Germ granule analysis reveals conserved and diverse features among Drosophila species
Authors: Dominique Doyle; Bianca Ulrich; Bianca Ortega; Matthew Niepielko
Affiliation: Kean University
Keywords: l. evo-devo; k. RNA transport and localization
The co-packaging of different mRNA types into macromolecular structures called ribonucleoproteins (RNPs) is a conserved strategy for the regulation of mRNA metabolism. In many animals, the formation of complex RNPs called germ granules is essential for the post-transcriptional regulation of mRNAs that are required for germline development, maintenance, and function. In Drosophila, germ granules are assembled at the posterior of the egg and are inherited by the primordial germ cells during embryogenesis.
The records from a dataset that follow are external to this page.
--- src/rtl/rv32i_pkg.sv ---
// +--------------------------------------------------------------------+
// | rv32i_pkg                                                          |
// | Shared constants and types for the RV32I register file.            |
// | Revision: 1.0                                                      |
// +--------------------------------------------------------------------+
`default_nettype none

package rv32i_pkg;

  localparam int RV_XLEN  = 32;
  localparam int REG_ZERO = 0;

  typedef enum logic [0:0] {
    RF_CLEAR = 1'b0,
    RF_READY = 1'b1
  } rf_state_t;

endpackage

`default_nettype wire

--- src/rtl/register_file_mp_if.sv ---
// +--------------------------------------------------------------------+
// | register_file_mp_if                                                |
// | Decode/writeback bus of the multi-port register file.              |
// | Revision: 1.0                                                      |
// +--------------------------------------------------------------------+
`default_nettype none

interface register_file_mp_if #(
  parameter int XLEN           = 32,
  parameter int NUM_REGS       = 32,
  parameter int NUM_READ_PORTS = 2
);
  localparam int ADDR_W = $clog2(NUM_REGS);

  logic                             write_enable;
  logic [ADDR_W-1:0]                write_reg;
  logic [XLEN-1:0]                  write_data;
  logic [NUM_READ_PORTS*ADDR_W-1:0] read_reg;
  logic [NUM_READ_PORTS*XLEN-1:0]   read_data;
  logic [NUM_READ_PORTS-1:0]        read_busy;
  logic                             reserve_en;
  logic [ADDR_W-1:0]                reserve_reg;
  logic                             init_busy;

  modport master (
    output write_enable, write_reg, write_data, read_reg, reserve_en, reserve_reg,
    input  read_data, read_busy, init_busy
  );

  modport slave (
    input  write_enable, write_reg, write_data, read_reg, reserve_en, reserve_reg,
    output read_data, read_busy, init_busy
  );
endinterface

`default_nettype wire

--- src/rtl/register_file_mp_scoreboard.sv ---
// +--------------------------------------------------------------------+
// | rf_scoreboard                                                      |
// | Per-register busy bits for hazard detection; set beats clear.      |
// | Revision: 1.0                                                      |
// +--------------------------------------------------------------------+
`default_nettype none

module rf_scoreboard
  import rv32i_pkg::*;
#(
  parameter int  NUM_REGS       = 32,
  parameter int  NUM_READ_PORTS = 2,
  localparam int ADDR_W         = $clog2(NUM_REGS)
) (
  input  wire logic                             clk,
  input  wire logic                             rst,
  input  wire logic                             i_ready,
  input  wire logic                             i_clr_en,
  input  wire logic [ADDR_W-1:0]                i_clr_idx,
  input  wire logic                             i_set_en,
  input  wire logic [ADDR_W-1:0]                i_set_idx,
  input  wire logic [NUM_READ_PORTS*ADDR_W-1:0] i_rd_idx,
  output logic      [NUM_READ_PORTS-1:0]        o_busy
);

  logic [NUM_REGS-1:0] r_busy;
  logic [NUM_REGS-1:0] w_busy_nxt;

  // A newly issued producer supersedes the one retiring in the same cycle.
  always_comb begin
    w_busy_nxt = r_busy;
    if (i_ready) begin
      if (i_clr_en) w_busy_nxt[i_clr_idx] = 1'b0;
      if (i_set_en) w_busy_nxt[i_set_idx] = 1'b1;
    end
    w_busy_nxt[REG_ZERO] = 1'b0;
  end

  always_ff @(posedge clk) begin
    if (rst) r_busy <= '0;
    else     r_busy <= w_busy_nxt;
  end

  always_comb begin
    o_busy = '0;
    for (int p = 0; p < NUM_READ_PORTS; p++) begin
      o_busy[p] = r_busy[i_rd_idx[p*ADDR_W +: ADDR_W]];
    end
  end

endmodule

`default_nettype wire

--- src/rtl/register_file_mp.sv ---
// +--------------------------------------------------------------------+
// | register_file_mp                                                   |
// | N-read/1-write register file with hardwired x0, post-reset clear   |
// | sequencer and busy scoreboard. Optional write-first forwarding is  |
// | enabled by defining REGFILE_WRITE_BYPASS_EN.                       |
// | Revision: 1.0                                                      |
// +--------------------------------------------------------------------+
`default_nettype none

module register_file_mp
  import rv32i_pkg::*;
#(
  parameter int  XLEN           = RV_XLEN,
  parameter int  NUM_REGS       = 32,
  parameter int  NUM_READ_PORTS = 2,
  localparam int ADDR_W         = $clog2(NUM_REGS)
) (
  input wire logic          pll_1_200MHz,
  input wire logic          reset,
  register_file_mp_if.slave bus
);

  localparam logic [ADDR_W-1:0] C_LAST_IDX = ADDR_W'(NUM_REGS - 1);
  localparam logic [ADDR_W-1:0] C_ZERO_IDX = ADDR_W'(REG_ZERO);

  rf_state_t         r_state;
  rf_state_t         w_state_nxt;
  logic [ADDR_W-1:0] r_clr_cnt;
  logic [ADDR_W-1:0] w_clr_cnt_nxt;
  logic              r_init_busy;
  logic [XLEN-1:0]   r_regs [NUM_REGS];

  logic                      w_ready;
  logic                      w_rd_en;
  logic                      w_wr;
  logic [NUM_READ_PORTS-1:0] w_sb_busy;

  assign w_ready = (r_state == RF_READY);
  assign w_rd_en = w_ready & ~reset;
  assign w_wr    = w_ready & bus.write_enable & (bus.write_reg != C_ZERO_IDX);

  always_ff @(posedge pll_1_200MHz) begin
    if (reset) begin
      r_state     <= RF_CLEAR;
      r_clr_cnt   <= '0;
      r_init_busy <= 1'b1;
    end else begin
      r_state     <= w_state_nxt;
      r_clr_cnt   <= w_clr_cnt_nxt;
      r_init_busy <= (w_state_nxt == RF_CLEAR);
    end
  end

  always_comb begin
    w_state_nxt   = r_state;
    w_clr_cnt_nxt = r_clr_cnt;
    case (r_state)
      RF_CLEAR: begin
        if (r_clr_cnt == C_LAST_IDX) w_state_nxt = RF_READY;
        else                         w_clr_cnt_nxt = r_clr_cnt + 1'b1;
      end
      RF_READY: ;
      default:  w_state_nxt = RF_CLEAR;
    endcase
  end

  // Storage needs no reset of its own: the clear sequence zeroes it.
  always_ff @(posedge pll_1_200MHz) begin
    if (!reset) begin
      if (r_state == RF_CLEAR) r_regs[r_clr_cnt]     <= '0;
      else if (w_wr)           r_regs[bus.write_reg] <= bus.write_data;
    end
  end

  rf_scoreboard #(
    .NUM_REGS       (NUM_REGS),
    .NUM_READ_PORTS (NUM_READ_PORTS)
  ) u_scoreboard (
    .clk       (pll_1_200MHz),
    .rst       (reset),
    .i_ready   (w_ready),
    .i_clr_en  (bus.write_enable),
    .i_clr_idx (bus.write_reg),
    .i_set_en  (bus.reserve_en),
    .i_set_idx (bus.reserve_reg),
    .i_rd_idx  (bus.read_reg),
    .o_busy    (w_sb_busy)
  );

  always_comb begin
    logic [ADDR_W-1:0] w_idx;
    bus.read_data = '0;
    bus.read_busy = '0;
    for (int p = 0; p < NUM_READ_PORTS; p++) begin
      w_idx = bus.read_reg[p*ADDR_W +: ADDR_W];
      if (w_rd_en) begin
        if (w_idx != C_ZERO_IDX) bus.read_data[p*XLEN +: XLEN] = r_regs[w_idx];
        bus.read_busy[p] = w_sb_busy[p];
`ifdef REGFILE_WRITE_BYPASS_EN
        if (w_wr && (bus.write_reg == w_idx)) begin
          bus.read_data[p*XLEN +: XLEN] = bus.write_data;
          if (!(bus.reserve_en && (bus.reserve_reg == w_idx))) bus.read_busy[p] = 1'b0;
        end
`endif
      end
    end
  end

  assign bus.init_busy = r_init_busy | reset;

endmodule

`default_nettype wire

--- src/flat_wrapper.sv ---
// flat-port wrapper written by rule: the top's interface ports become plain ports
module register_file_mp_flat import rv32i_pkg::*;
#(
  parameter int  XLEN           = RV_XLEN,
  parameter int  NUM_REGS       = 32,
  parameter int  NUM_READ_PORTS = 2,
  localparam int ADDR_W         = $clog2(NUM_REGS)
)
  (pll_1_200MHz, reset, bus_write_enable, bus_write_reg, bus_write_data, bus_read_reg, bus_reserve_en, bus_reserve_reg, bus_read_data, bus_read_busy, bus_init_busy);
  register_file_mp_if #(.XLEN(XLEN), .NUM_REGS(NUM_REGS), .NUM_READ_PORTS(NUM_READ_PORTS)) bus_i ();
  input wire logic pll_1_200MHz;
  input wire logic reset;
  input wire logic [$bits(bus_i.write_enable)-1:0] bus_write_enable;
  input wire logic [$bits(bus_i.write_reg)-1:0] bus_write_reg;
  input wire logic [$bits(bus_i.write_data)-1:0] bus_write_data;
  input wire logic [$bits(bus_i.read_reg)-1:0] bus_read_reg;
  input wire logic [$bits(bus_i.reserve_en)-1:0] bus_reserve_en;
  input wire logic [$bits(bus_i.reserve_reg)-1:0] bus_reserve_reg;
  output wire logic [$bits(bus_i.read_data)-1:0] bus_read_data;
  output wire logic [$bits(bus_i.read_busy)-1:0] bus_read_busy;
  output wire logic [$bits(bus_i.init_busy)-1:0] bus_init_busy;
  assign bus_i.write_enable = bus_write_enable;
  assign bus_i.write_reg = bus_write_reg;
  assign bus_i.write_data = bus_write_data;
  assign bus_i.read_reg = bus_read_reg;
  assign bus_i.reserve_en = bus_reserve_en;
  assign bus_i.reserve_reg = bus_reserve_reg;
  assign bus_read_data = bus_i.read_data;
  assign bus_read_busy = bus_i.read_busy;
  assign bus_init_busy = bus_i.init_busy;
  register_file_mp #(.XLEN(XLEN), .NUM_REGS(NUM_REGS), .NUM_READ_PORTS(NUM_READ_PORTS)) u_core (.pll_1_200MHz(pll_1_200MHz), .reset(reset), .bus(bus_i));
endmodule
In D. melanogaster, mRNAs accumulate in germ granules by forming homotypic clusters, which are distinct aggregates that contain multiple copies of a specific mRNA type. Homotypic clusters in D. melanogaster are generated through a stochastic seeding and self-recruitment process, relying on cis-regulatory sequences found in the 3′UTR of germ granule mRNAs called "clustering elements." We hypothesize that clustering elements may be susceptible to evolutionary changes, creating diversity in the abundance of mRNAs found in germ granules from different Drosophila species. To test our hypothesis, we first investigated the homotypic clustering of two germ granule mRNAs, nanos (nos) and polar granule component (pgc) in three Drosophila species. By combining single molecule in situ hybridization (smFISH), super-resolution microscopy, and quantitative image analysis, we found that seeding and self-recruitment is a conserved process that generates homotypic clusters to enrich germ granules with mRNAs. Interestingly, we found that the mRNA content of nos and pgc homotypic clusters, as measured by absolute transcript number, were strikingly diverse among Drosophila species. Specifically, a 50% difference in the number of transcripts in nos and/or pgc homotypic clusters was discovered between D. melanogaster, D. virilis, and D. pseudoobscura. By employing computational modeling, we recreated the diversity in germ granule mRNA content from all three species. Our simulations suggest that a combination of factors, including differences in mRNA clustering efficacy, generates germ granule diversity. Currently, we are investigating if variability found in clustering elements underlies Drosophila germ granule diversity.